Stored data
○ ○ ○ ○

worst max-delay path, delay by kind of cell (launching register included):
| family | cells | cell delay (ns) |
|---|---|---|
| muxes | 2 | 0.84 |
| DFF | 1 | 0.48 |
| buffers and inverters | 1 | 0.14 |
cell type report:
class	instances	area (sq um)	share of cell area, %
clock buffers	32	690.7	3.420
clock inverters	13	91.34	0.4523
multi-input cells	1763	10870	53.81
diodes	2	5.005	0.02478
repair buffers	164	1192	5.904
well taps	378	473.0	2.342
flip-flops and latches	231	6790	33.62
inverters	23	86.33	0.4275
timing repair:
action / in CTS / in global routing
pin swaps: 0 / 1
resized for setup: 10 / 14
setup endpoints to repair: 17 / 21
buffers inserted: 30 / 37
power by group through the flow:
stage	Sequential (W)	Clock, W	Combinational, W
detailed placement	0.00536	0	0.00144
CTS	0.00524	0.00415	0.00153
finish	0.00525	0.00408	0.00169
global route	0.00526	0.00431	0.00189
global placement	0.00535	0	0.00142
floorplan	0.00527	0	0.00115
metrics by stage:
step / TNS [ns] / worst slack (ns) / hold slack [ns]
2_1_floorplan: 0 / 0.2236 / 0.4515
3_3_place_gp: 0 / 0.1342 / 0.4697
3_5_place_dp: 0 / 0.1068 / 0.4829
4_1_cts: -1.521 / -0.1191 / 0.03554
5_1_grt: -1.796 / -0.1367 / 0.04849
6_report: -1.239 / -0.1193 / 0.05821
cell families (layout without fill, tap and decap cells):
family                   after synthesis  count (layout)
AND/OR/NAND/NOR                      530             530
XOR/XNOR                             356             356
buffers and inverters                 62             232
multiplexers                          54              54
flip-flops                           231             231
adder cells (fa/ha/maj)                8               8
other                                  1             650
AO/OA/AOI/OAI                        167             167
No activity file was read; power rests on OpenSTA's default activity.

○ ○ ○ ○

What is being asked: Each line from the one containing "adder cells (fa/ha/maj)" to the end of the records should be echoed exactly, and no other line.

Written answer:
adder cells (fa/ha/maj)                8               8
other                                  1             650
AO/OA/AOI/OAI                        167             167
No activity file was read; power rests on OpenSTA's default activity.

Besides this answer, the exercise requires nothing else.